Mistakes to avoid in selling your business
Approaching competitors is one way to find buyers for your business, according to Ask FSB's experts.
(FORTUNE Small Business) -- Dear FSB: We own a gasoline/convenience store and would like to retire. I am 66 and my husband is 70. We have listed with a local realtor and are now listed with Sunbelt (a network of business brokerage franchises), but have still seen no activity. Any suggestions on getting this to move? We've been here 41 years, so we're not new kids on the block.
- Janice Wilshusen, Fremont, Neb.
Dear Janice: A gallon of gas cost 33 cents back when you bought your business. The value of your company might not have increased as dramatically as the price of gas, but professional business intermediaries should be able to help you sell it and drive off into retirement.
You've already resolved one mistake, according to Scott Bushkie, president of Cornerstone Business Services in Green Bay, Wisc., a brokerage that specializes in selling gas station/convenience stores.
"One of the most common mistakes we see is business owners going to their local real estate agent to list their business," he says. Selling a business and selling a home are two very different processes.
"They could be the best real estate agent in the world, but if they don't understand business - cash flows, balance sheets, how values are derived - there's little chance of selling," Bushkie advises.

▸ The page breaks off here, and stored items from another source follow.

File: src/rtl/rsPoolData.sv
module rsPoolData
  import rsPoolPkg::*;
#(
  parameter int OPC_W  = 8,
  parameter int TAG_W  = 3,
  parameter int DATA_W = 32
) (
  input  logic                         clk,
  input  logic                         rstN,
  input  rsStrobe_t                    strobe,
  input  logic [OPC_W-1:0]             dispOp,
  input  logic [TAG_W-1:0]             dispDest,
  input  logic                         dispARdy,
  input  logic [TAG_W-1:0]             dispATag,
  input  logic [DATA_W-1:0]            dispAVal,
  input  logic                         dispBRdy,
  input  logic [TAG_W-1:0]             dispBTag,
  input  logic [DATA_W-1:0]            dispBVal,
  input  logic [UNITS-1:0]             bcValid,
  input  logic [UNITS-1:0][TAG_W-1:0]  bcTag,
  input  logic [UNITS-1:0][DATA_W-1:0] bcData,
  output logic [ENTRIES-1:0]           entReady,
  output logic [UNITS-1:0][OPC_W-1:0]  issOp,
  output logic [UNITS-1:0][TAG_W-1:0]  issDest,
  output logic [UNITS-1:0][DATA_W-1:0] issA,
  output logic [UNITS-1:0][DATA_W-1:0] issB
);
  logic [ENTRIES-1:0][OPC_W-1:0]  opQ;
  logic [ENTRIES-1:0][TAG_W-1:0]  destQ, aTagQ, bTagQ;
  logic [ENTRIES-1:0][DATA_W-1:0] aValQ, bValQ;
  logic [ENTRIES-1:0]             aRdyQ, bRdyQ;

  logic [ENTRIES-1:0]             aHit, bHit;
  logic [ENTRIES-1:0][DATA_W-1:0] aBus, bBus;
  logic                           daHit, dbHit;
  logic [DATA_W-1:0]              daBus, dbBus;

  // tag match against all result buses
  always_comb begin
    aHit = '0; bHit = '0; aBus = '0; bBus = '0;
    daHit = 1'b0; dbHit = 1'b0; daBus = '0; dbBus = '0;
    for (int u = 0; u < UNITS; u++) begin
      if (bcValid[u]) begin
        for (int i = 0; i < ENTRIES; i++) begin
          if (aTagQ[i] == bcTag[u]) begin aHit[i] = 1'b1; aBus[i] = bcData[u]; end
          if (bTagQ[i] == bcTag[u]) begin bHit[i] = 1'b1; bBus[i] = bcData[u]; end
        end
        if (dispATag == bcTag[u]) begin daHit = 1'b1; daBus = bcData[u]; end
        if (dispBTag == bcTag[u]) begin dbHit = 1'b1; dbBus = bcData[u]; end
      end
    end
  end

  always_ff @(posedge clk) begin
    if (!rstN) begin
      opQ <= '0; destQ <= '0; aTagQ <= '0; bTagQ <= '0;
      aValQ <= '0; bValQ <= '0; aRdyQ <= '0; bRdyQ <= '0;
    end else begin
      for (int i = 0; i < ENTRIES; i++) begin
        if (strobe.alloc[i]) begin
          opQ[i]   <= dispOp;
          destQ[i] <= dispDest;
          aTagQ[i] <= dispATag;
          bTagQ[i] <= dispBTag;
          aRdyQ[i] <= dispARdy || daHit;
          bRdyQ[i] <= dispBRdy || dbHit;
          aValQ[i] <= dispARdy ? dispAVal : daBus;
          bValQ[i] <= dispBRdy ? dispBVal : dbBus;
        end else begin
          if (!aRdyQ[i] && aHit[i]) begin aRdyQ[i] <= 1'b1; aValQ[i] <= aBus[i]; end
          if (!bRdyQ[i] && bHit[i]) begin bRdyQ[i] <= 1'b1; bValQ[i] <= bBus[i]; end
        end
      end
    end
  end

  assign entReady = aRdyQ & bRdyQ;

  // one-hot grant selects the payload for each unit
  always_comb begin
    issOp = '0; issDest = '0; issA = '0; issB = '0;
    for (int u = 0; u < UNITS; u++)
      for (int i = 0; i < ENTRIES; i++)
        if (strobe.grant[u][i]) begin
          issOp[u]   |= opQ[i];
          issDest[u] |= destQ[i];
          issA[u]    |= aValQ[i];
          issB[u]    |= bValQ[i];
        end
  end

  for (genvar i = 0; i < ENTRIES; i++) begin : gChk

    capture_hold_chk: assert property (@(posedge clk) disable iff (!rstN)
      (aRdyQ[i] && !strobe.alloc[i]) |=> (aRdyQ[i] && $stable(aValQ[i])));
  end
endmodule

Going to Sunbelt was a step in the right direction. Sunbelt's a franchise, and each is different. Buschkie suggests asking a few questions to make sure they are the best intermediaries for your business: What do they specialize in selling? How many of those types of businesses have they sold? How many in the last year? How many of them are they trying to sell at once?
"Sometimes if a person has too many businesses for sale at once, yours might not be getting as much attention as you hope," he says. If you want to find a different brokerage, one that might specialize in gas stations in your region, start at the International Business Brokers Association website.

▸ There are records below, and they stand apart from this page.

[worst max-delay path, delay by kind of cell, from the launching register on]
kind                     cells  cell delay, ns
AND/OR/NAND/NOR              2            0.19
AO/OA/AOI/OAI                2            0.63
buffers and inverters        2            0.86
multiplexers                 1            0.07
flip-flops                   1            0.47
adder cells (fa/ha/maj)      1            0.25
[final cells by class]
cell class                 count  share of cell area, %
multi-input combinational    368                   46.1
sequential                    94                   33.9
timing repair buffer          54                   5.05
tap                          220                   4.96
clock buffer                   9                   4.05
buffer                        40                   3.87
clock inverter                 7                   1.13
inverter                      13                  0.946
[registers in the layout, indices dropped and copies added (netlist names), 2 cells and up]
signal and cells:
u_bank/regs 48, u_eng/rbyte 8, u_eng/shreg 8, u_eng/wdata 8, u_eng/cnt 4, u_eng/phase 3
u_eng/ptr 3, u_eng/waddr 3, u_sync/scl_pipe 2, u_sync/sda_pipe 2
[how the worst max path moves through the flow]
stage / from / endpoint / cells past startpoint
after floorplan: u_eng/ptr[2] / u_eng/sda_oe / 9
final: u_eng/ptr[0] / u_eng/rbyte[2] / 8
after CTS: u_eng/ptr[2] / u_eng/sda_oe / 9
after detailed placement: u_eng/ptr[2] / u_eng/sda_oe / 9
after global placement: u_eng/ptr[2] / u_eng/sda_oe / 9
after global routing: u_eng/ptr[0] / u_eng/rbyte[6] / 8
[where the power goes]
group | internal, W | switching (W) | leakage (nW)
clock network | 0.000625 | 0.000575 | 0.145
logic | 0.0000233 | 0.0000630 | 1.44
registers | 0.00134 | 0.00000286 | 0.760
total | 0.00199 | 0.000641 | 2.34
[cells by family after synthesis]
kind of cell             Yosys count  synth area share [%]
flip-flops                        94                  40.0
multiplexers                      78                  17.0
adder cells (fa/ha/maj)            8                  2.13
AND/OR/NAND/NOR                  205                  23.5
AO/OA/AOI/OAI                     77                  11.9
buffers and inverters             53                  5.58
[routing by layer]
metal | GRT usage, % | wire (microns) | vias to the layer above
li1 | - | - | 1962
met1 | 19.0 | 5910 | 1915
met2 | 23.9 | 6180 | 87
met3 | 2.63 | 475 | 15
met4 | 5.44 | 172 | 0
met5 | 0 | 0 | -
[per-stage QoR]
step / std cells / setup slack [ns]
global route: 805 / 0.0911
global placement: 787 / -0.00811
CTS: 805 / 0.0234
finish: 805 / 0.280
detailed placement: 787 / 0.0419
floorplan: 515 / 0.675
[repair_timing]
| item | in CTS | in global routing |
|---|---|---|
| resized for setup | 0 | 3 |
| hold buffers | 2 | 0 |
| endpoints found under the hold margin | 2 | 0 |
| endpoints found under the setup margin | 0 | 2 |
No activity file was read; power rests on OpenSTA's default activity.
===== config.mk =====
export PLATFORM = sky130hd
export DESIGN_NAME = vecack_chain
export DESIGN_NICKNAME = d
export VERILOG_FILES = /design/src/rtl/vecack_pkg.sv /design/src/rtl/vecack_slot.sv /design/src/rtl/vecack_merge.sv /design/src/rtl/vecack_chain.sv
export SDC_FILE = /design/constraint.sdc
export NUM_CORES = 1
export LEC_CHECK = 0
export CELL_PAD_IN_SITES_DETAIL_PLACEMENT = 0
export CELL_PAD_IN_SITES_GLOBAL_PLACEMENT = 1
export CORE_ASPECT_RATIO = 1.4
export CORE_UTILIZATION = 43
export CTS_CLUSTER_DIAMETER = 80
export DETAILED_ROUTE_END_ITERATION = 10
export GPL_TIMING_DRIVEN = 0
export PLACE_DENSITY_LB_ADDON = 0.1
export SKIP_CTS_REPAIR_TIMING = 1
export SYNTH_ARGS = -nofsm -noshare
export SYNTH_HDL_FRONTEND = slang
export SYNTH_HIERARCHICAL = 1
export SYNTH_SLANG_ARGS = --single-unit
export TNS_END_PERCENT = 1

===== constraint.sdc =====
create_clock -name clk -period 2.92 [get_ports clk]
set_input_delay 0.292 -clock clk [delete_from_list [all_inputs] [get_ports clk]]
set_output_delay 0.292 -clock clk [all_outputs]
set_load 0.01 [all_outputs]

At the end of the day, it comes down to exposure, Bushkie says.
"Make sure Sunbelt has listed it on websites like www.bizbuysell.com, www.bizquest.com and www.businessesforsale.com ," says Andy Cagnetta, CEO of Transworld Business Brokers Inc. of Ft. Lauderdale, Fla.
Sunbelt has a large internet presence, but that's not always the best way to find buyers for this type of business, according to Bushkie.
"We've found that in small, rural markets, listing in newspapers is not a bad way to go," he says.
Be proactive. "Instead of waiting for buyers to come to you, the broker should think strategically about who might logically want to own your business and approach them in a confident way to see if there's interest," says Bushkie.
For example, in one transaction he's currently working on, the gas station for sale is located on one side of a busy highway next to other gas stations. Two more gas stations sit on the other side of the interchange. Bushkie approached the owner of two of the competing businesses.
"It just made strategic sense for the other owner to want to own several business in that immediate area. They can manage multiple stores in the same location very easily, even sharing employees. They can control pricing, that kind of thing," says Bushkie.
Make sure your business is valued correctly, says Chris Diglio, chairman of the IBBA and president of Orlando-based Corporate Investments International.
"Did you tell the broker how much you wanted for it? Or did he do a formal valuation? It could be that 80 percent of the problem is that it's overpriced," says Diglio. Your broker should do the valuation, not you.